Mutations in the reduced-folate carrier affect protein localization and stability.

The reduced-folate-carrier (rfc) gene has been shown to be functionally important for reduced-folate transport in mammalian cells. In the present paper we describe the identification of alterations in both alleles of the rfc gene in a mutant Chinese-hamster ovary cell line deficient in methotrexate transport. One allele of the rfc gene contains a point mutation resulting in a Gly(345)-->Arg substitution in the predicted amino acid sequence. In this case, a protein of similar size to the wild-type protein is produced, although it remains as an immature, core-glycosylated, form.

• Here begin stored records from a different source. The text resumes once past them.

$ cat src/rtl/flcs_pkg.sv
// constants, command codes and sequence states of the flash command/status logic
package flcs_pkg;

    // ------------------------------------------------------------
    // register map (byte addresses)
    // ------------------------------------------------------------
    localparam int          REG_ADDR_W      = 17;
    localparam logic [16:0] OFS_STATUS      = 17'h00000;
    localparam logic [16:0] OFS_COMMAND     = 17'h00004;
    localparam logic [16:0] OFS_CLK_DIV     = 17'h00008;
    localparam logic [16:0] OFS_PROT        = 17'h0000c;
    localparam logic [16:0] OFS_SECURITY    = 17'h00010;
    localparam int          ARRAY_SEL_BIT   = 16;

    // ------------------------------------------------------------
    // status field positions and reset values
    // ------------------------------------------------------------
    localparam int          BIT_CBEF        = 7;
    localparam int          BIT_CCF         = 6;
    localparam int          BIT_PVIOL       = 5;
    localparam int          BIT_ACCERR      = 4;
    localparam int          BIT_BLANK       = 2;
    localparam logic        RST_CBEF        = 1'b1;
    localparam logic        RST_CCF         = 1'b1;
    localparam logic [7:0]  RST_CLK_DIV     = 8'h00;
    localparam logic [1:0]  SEC_UNSECURED   = 2'b10;
    localparam logic [1:0]  SEC_RESET       = 2'b11;
    localparam int          PAGE_SHIFT      = 9;

    // ------------------------------------------------------------
    // command codes
    // ------------------------------------------------------------
    localparam logic [7:0]  CMD_BLANK_CHECK = 8'h05;
    localparam logic [7:0]  CMD_BYTE_PROG   = 8'h20;
    localparam logic [7:0]  CMD_BURST_PROG  = 8'h25;
    localparam logic [7:0]  CMD_PAGE_ERASE  = 8'h40;
    localparam logic [7:0]  CMD_ARRAY_ERASE = 8'h41;

    typedef enum logic [2:0]
    {
        SEQ_IDLE = 3'b001,
        SEQ_DATA = 3'b010,
        SEQ_CMD  = 3'b100
    } flcs_seq_t;

    function automatic logic cmd_legal(input logic [7:0] c);
        return (c == CMD_BLANK_CHECK) || (c == CMD_BYTE_PROG) || (c == CMD_BURST_PROG)
            || (c == CMD_PAGE_ERASE) || (c == CMD_ARRAY_ERASE);
    endfunction

    // program or erase: needs the divider and the protection check
    function automatic logic cmd_alters(input logic [7:0] c);
        return (c == CMD_BYTE_PROG) || (c == CMD_BURST_PROG)
            || (c == CMD_PAGE_ERASE) || (c == CMD_ARRAY_ERASE);
    endfunction

endpackage

$ cat src/rtl/flcs_core.sv
// flash command launch and status flags behind an AHB-Lite register port
`timescale 1ns/100ps
`default_nettype none
module flcs_core
(
    input  wire logic        MCLK,         // bus clock, 40 MHz
    input  wire logic        RST,          // async reset, high
    input  wire logic        HSEL,         // slave select
    input  wire logic [31:0] HADDR,        // address
    input  wire logic [1:0]  HTRANS,       // transfer type
    input  wire logic        HWRITE,       // write
    input  wire logic [2:0]  HSIZE,        // word only
    input  wire logic [31:0] HWDATA,       // write data
    input  wire logic        HREADY,       // bus ready
    output logic      [31:0] HRDATA,       // read data
    output logic             HREADYOUT,    // slave ready
    output logic             HRESP,        // always OKAY
    input  wire logic [7:0]  PROT_RANGE,   // protection range
    input  wire logic [1:0]  SEC_NV,       // stored security code
    input  wire logic        STOP_MODE,    // chip in stop
    input  wire logic        ARR_DONE,     // array operation finished
    input  wire logic        ARR_BLANK_OK, // blank result with done
    output logic             ARR_START,    // start pulse to array
    output logic      [7:0]  ARR_CMD,      // command to array
    output logic      [15:0] ARR_ADDR,     // target address
    output logic      [7:0]  ARR_DATA,     // program data
    output logic      [7:0]  CLK_DIV,      // divider value
    output logic      [1:0]  SEC_STATE     // security state code
);
    // ------------------------------------------------------------
    // declarations
    // ------------------------------------------------------------
    logic                 wr_stb;
    logic [16:0]          acc_addr;
    logic [31:0]          rdata;
    flcs_pkg::flcs_seq_t  seq_r;
    logic                 cbef_r;
    logic                 ccf_r;
    logic                 pviol_r;
    logic                 accerr_r;
    logic                 blank_r;
    logic                 busy_r;
    logic                 buf_valid_r;
    logic                 div_done_r;
    logic                 stop_q_r;
    logic                 sec_loaded_r;
    logic [7:0]           cmd_r;
    logic [15:0]          taddr_r;
    logic [7:0]           tdata_r;
    logic [7:0]           bcmd_r;
    logic [15:0]          baddr_r;
    logic [7:0]           bdata_r;
    logic [7:0]           run_cmd_r;
    logic                 viol;
    logic                 st_wr;
    logic                 cmd_wr;
    logic                 div_wr;
    logic                 arr_wr;
    logic                 launch_try;
    logic                 arr_err;
    logic                 cmd_err;
    logic                 launch_err;
    logic                 stop_err;
    logic                 launch_ok;
    logic                 pviol_set;
    logic                 hand;
    logic                 run_done;
    logic                 cbef_nxt;
    logic                 busy_nxt;
    logic                 buf_valid_nxt;

    // ------------------------------------------------------------
    // bus front end and protection check
    // ------------------------------------------------------------
    flcs_ahb_front u_front
    (
        .clk      (MCLK),
        .rst      (RST),
        .hsel     (HSEL),
        .haddr    (HADDR[16:0]),
        .htrans   (HTRANS),
        .hwrite   (HWRITE),
        .hready   (HREADY),
        .rdata    (rdata),
        .hrdata_r (HRDATA),
        .hready_r (HREADYOUT),
        .wr_stb   (wr_stb),
        .acc_addr (acc_addr)
    );

    flcs_prot_check u_prot
    (
        .prot_range (PROT_RANGE),
        .addr       (taddr_r),
        .cmd        (cmd_r),
        .violation  (viol)
    );

    always_ff @(posedge MCLK or posedge RST)
    begin
        if (RST)
            HRESP <= 1'b0;
        else
            HRESP <= 1'b0;
    end

    // ------------------------------------------------------------
    // write decode and sequence checks
    // ------------------------------------------------------------
    assign st_wr    = wr_stb && (acc_addr == flcs_pkg::OFS_STATUS);
    assign cmd_wr   = wr_stb && (acc_addr == flcs_pkg::OFS_COMMAND);
    assign div_wr   = wr_stb && (acc_addr == flcs_pkg::OFS_CLK_DIV);
    assign arr_wr   = wr_stb && acc_addr[flcs_pkg::ARRAY_SEL_BIT];
    // only a one in bit 7 launches; reserved bits never reach any flag
    assign launch_try = st_wr && HWDATA[flcs_pkg::BIT_CBEF];

    assign arr_err  = arr_wr && ((seq_r != flcs_pkg::SEQ_IDLE) || !cbef_r);
    assign cmd_err  = cmd_wr && ((seq_r != flcs_pkg::SEQ_DATA)
                   || !flcs_pkg::cmd_legal(HWDATA[7:0]));
    assign launch_err = launch_try && ((seq_r != flcs_pkg::SEQ_CMD) || !cbef_r
                   || (flcs_pkg::cmd_alters(cmd_r) && !div_done_r)
                   || ((cmd_r != flcs_pkg::CMD_BURST_PROG) && (busy_r || buf_valid_r)));
    assign stop_err  = STOP_MODE && !stop_q_r && busy_r;
    assign pviol_set = launch_try && !launch_err && viol;
    assign launch_ok = launch_try && !launch_err && !viol;
    assign hand      = buf_valid_r && !busy_r;
    assign run_done  = busy_r && ARR_DONE;

    always_ff @(posedge MCLK or posedge RST)
    begin
        if (RST)
            seq_r <= flcs_pkg::SEQ_IDLE;
        else if (arr_err || cmd_err || launch_try)
            seq_r <= flcs_pkg::SEQ_IDLE;
        else if (arr_wr)
            seq_r <= flcs_pkg::SEQ_DATA;
        else if (cmd_wr)
            seq_r <= flcs_pkg::SEQ_CMD;
    end

    always_ff @(posedge MCLK or posedge RST)
    begin
        if (RST)
        begin
            taddr_r <= 16'h0000;
            tdata_r <= 8'h00;
            cmd_r   <= 8'h00;
        end
        else
        begin
            if (arr_wr && !arr_err)
            begin
                taddr_r <= acc_addr[15:0];
                tdata_r <= HWDATA[7:0];
            end
            if (cmd_wr && !cmd_err)
                cmd_r <= HWDATA[7:0];
        end
    end

    // ------------------------------------------------------------
    // command buffer and hand-over to the array
    // ------------------------------------------------------------
    always_comb
    begin
        cbef_nxt      = cbef_r;
        buf_valid_nxt = buf_valid_r;
        busy_nxt      = busy_r && !ARR_DONE;
        if (hand)
        begin
            cbef_nxt      = 1'b1;
            buf_valid_nxt = 1'b0;
            busy_nxt      = 1'b1;
        end
        if (launch_ok)
        begin
            cbef_nxt      = 1'b0;
            buf_valid_nxt = 1'b1;
        end
    end

    always_ff @(posedge MCLK or posedge RST)
    begin
        if (RST)
        begin
            cbef_r      <= flcs_pkg::RST_CBEF;
            ccf_r       <= flcs_pkg::RST_CCF;
            busy_r      <= 1'b0;
            buf_valid_r <= 1'b0;
        end
        else
        begin
            cbef_r      <= cbef_nxt;
            busy_r      <= busy_nxt;
            buf_valid_r <= buf_valid_nxt;
            // built from next values so it drops on the same edge as cbef_r, at the end of the launch cycle
            ccf_r       <= cbef_nxt && !busy_nxt && !buf_valid_nxt;
        end
    end

    always_ff @(posedge MCLK or posedge RST)
    begin
        if (RST)
        begin
            bcmd_r  <= 8'h00;
            baddr_r <= 16'h0000;
            bdata_r <= 8'h00;
        end
        else if (launch_ok)
        begin
            bcmd_r  <= cmd_r;
            baddr_r <= taddr_r;
            bdata_r <= tdata_r;
        end
    end

    always_ff @(posedge MCLK or posedge RST)
    begin
        if (RST)
        begin
            ARR_START <= 1'b0;
            ARR_CMD   <= 8'h00;
            ARR_ADDR  <= 16'h0000;
            ARR_DATA  <= 8'h00;
            run_cmd_r <= 8'h00;
        end
        else
        begin
            ARR_START <= hand;
            if (hand)
            begin
                ARR_CMD   <= bcmd_r;
                ARR_ADDR  <= baddr_r;
                ARR_DATA  <= bdata_r;
                run_cmd_r <= bcmd_r;
            end
        end
    end

    // ------------------------------------------------------------
    // error flags: a set in the clearing cycle wins
    // ------------------------------------------------------------
    always_ff @(posedge MCLK or posedge RST)
    begin
        if (RST)
            pviol_r <= 1'b0;
        else if (pviol_set)
            pviol_r <= 1'b1;
        else if (st_wr && HWDATA[flcs_pkg::BIT_PVIOL])
            pviol_r <= 1'b0;
    end

    always_ff @(posedge MCLK or posedge RST)
    begin
        if (RST)
            accerr_r <= 1'b0;
        else if (arr_err || cmd_err || launch_err || stop_err)
            accerr_r <= 1'b1;
        else if (st_wr && HWDATA[flcs_pkg::BIT_ACCERR])
            accerr_r <= 1'b0;
    end

    always_ff @(posedge MCLK or posedge RST)
    begin
        if (RST)
            stop_q_r <= 1'b0;
        else
            stop_q_r <= STOP_MODE;
    end

    // ------------------------------------------------------------
    // blank result, security state, divider
    // ------------------------------------------------------------
    always_ff @(posedge MCLK or posedge RST)
    begin
        if (RST)
            blank_r <= 1'b0;
        else if (run_done && (run_cmd_r == flcs_pkg::CMD_BLANK_CHECK))
            blank_r <= ARR_BLANK_OK;
        else if (launch_ok)
            blank_r <= 1'b0;
    end

    // stored code is taken one cycle after reset release, never under reset
    always_ff @(posedge MCLK or posedge RST)
    begin
        if (RST)
        begin
            sec_loaded_r <= 1'b0;
            SEC_STATE    <= flcs_pkg::SEC_RESET;
        end
        else if (!sec_loaded_r)
        begin
            sec_loaded_r <= 1'b1;
            SEC_STATE    <= SEC_NV;
        end
        else if (run_done && (run_cmd_r == flcs_pkg::CMD_BLANK_CHECK) && ARR_BLANK_OK)
            SEC_STATE <= flcs_pkg::SEC_UNSECURED;
    end

    always_ff @(posedge MCLK or posedge RST)
    begin
        if (RST)
        begin
            CLK_DIV    <= flcs_pkg::RST_CLK_DIV;
            div_done_r <= 1'b0;
        end
        else if (div_wr)
        begin
            CLK_DIV    <= HWDATA[7:0];
            div_done_r <= 1'b1;
        end
    end

    // ------------------------------------------------------------
    // read mux
    // ------------------------------------------------------------
    always_comb
    begin
        rdata = 32'h00000000;
        case (acc_addr)
            flcs_pkg::OFS_STATUS:
            begin
                rdata[flcs_pkg::BIT_CBEF]   = cbef_r;
                rdata[flcs_pkg::BIT_CCF]    = ccf_r;
                rdata[flcs_pkg::BIT_PVIOL]  = pviol_r;
                rdata[flcs_pkg::BIT_ACCERR] = accerr_r;
                rdata[flcs_pkg::BIT_BLANK]  = blank_r;
            end
            flcs_pkg::OFS_COMMAND:  rdata[7:0] = cmd_r;
            flcs_pkg::OFS_CLK_DIV:  rdata[7:0] = CLK_DIV;
            flcs_pkg::OFS_PROT:     rdata[7:0] = PROT_RANGE;
            flcs_pkg::OFS_SECURITY: rdata[1:0] = SEC_STATE;
            default:                rdata = 32'h00000000;
        endcase
    end
endmodule // flcs_core
`default_nettype wire

$ cat src/rtl/flcs_ahb_front.sv
// AHB-Lite slave front end: one wait state on every transfer
`timescale 1ns/100ps
`default_nettype none
module flcs_ahb_front
(
    input  wire logic        clk,        // bus clock
    input  wire logic        rst,        // async reset, high
    input  wire logic        hsel,       // slave select
    input  wire logic [16:0] haddr,      // low address bits
    input  wire logic [1:0]  htrans,     // transfer type
    input  wire logic        hwrite,     // write transfer
    input  wire logic        hready,     // bus ready
    input  wire logic [31:0] rdata,      // read mux of the core
    output logic      [31:0] hrdata_r,   // read data
    output logic             hready_r,   // hreadyout
    output logic             wr_stb,     // write data phase
    output logic      [16:0] acc_addr    // latched address
);
    logic pend_r;
    logic write_r;

    // ------------------------------------------------------------
    // address phase capture, data phase completion
    // ------------------------------------------------------------
    always_ff @(posedge clk or posedge rst)
    begin
        if (rst)
        begin
            pend_r   <= 1'b0;
            write_r  <= 1'b0;
            acc_addr <= 17'h00000;
            hready_r <= 1'b1;
        end
        else if (pend_r)
        begin
            pend_r   <= 1'b0;
            hready_r <= 1'b1;
        end
        else if (hsel && htrans[1] && hready)
        begin
            pend_r   <= 1'b1;
            write_r  <= hwrite;
            acc_addr <= haddr;
            hready_r <= 1'b0;
        end
    end

    // read data registered in the wait cycle, so hrdata comes from a flop
    always_ff @(posedge clk or posedge rst)
    begin
        if (rst)
            hrdata_r <= 32'h00000000;
        else if (pend_r && !write_r)
            hrdata_r <= rdata;
    end

    assign wr_stb = pend_r && write_r;

endmodule // flcs_ahb_front
`default_nettype wire

$ cat src/rtl/flcs_prot_check.sv
// protection check of a program or erase target against the protection range
`timescale 1ns/100ps
`default_nettype none
module flcs_prot_check
(
    input  wire logic [7:0]  prot_range, // bit 0 disables, 7:1 select
    input  wire logic [15:0] addr,       // target array address
    input  wire logic [7:0]  cmd,        // command code
    output logic             violation   // target is protected
);
    logic in_block;

    // pages above the selected boundary form the protected block
    assign in_block = !prot_range[0]
                   && (addr[15:flcs_pkg::PAGE_SHIFT] > prot_range[7:1]);

    always_comb
    begin
        case (cmd)
            flcs_pkg::CMD_ARRAY_ERASE: violation = !prot_range[0];
            flcs_pkg::CMD_BYTE_PROG,
            flcs_pkg::CMD_BURST_PROG,
            flcs_pkg::CMD_PAGE_ERASE:  violation = in_block;
            default:                   violation = 1'b0;
        endcase
    end

endmodule // flcs_prot_check
`default_nettype wire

The second allele contains a point mutation in the last base of intron 5 that results in the utilization of a cryptic splice site leading to a seven-base deletion in the mRNA. The use of an alternate splice site changes the reading frame to yield a truncated protein with 68 different C-terminal amino acids as compared with the wild-type. Both of these altered gene products were monitored by fusion with green fluorescent protein and found to be non-functional with an increased rate of turnover. The protein with the point mutation is trapped in the endoplasmic reticulum with subsequent degradation, whereas the product of the splice mutation is not membrane-associated and is partially degraded. Thus mutations in both alleles of the rfc gene in this resistant cell line account for the loss of reduced-folate transport. The observations made regarding the degradation of these mutant gene products also provide support for putative checkpoints in the endoplasmic reticulum.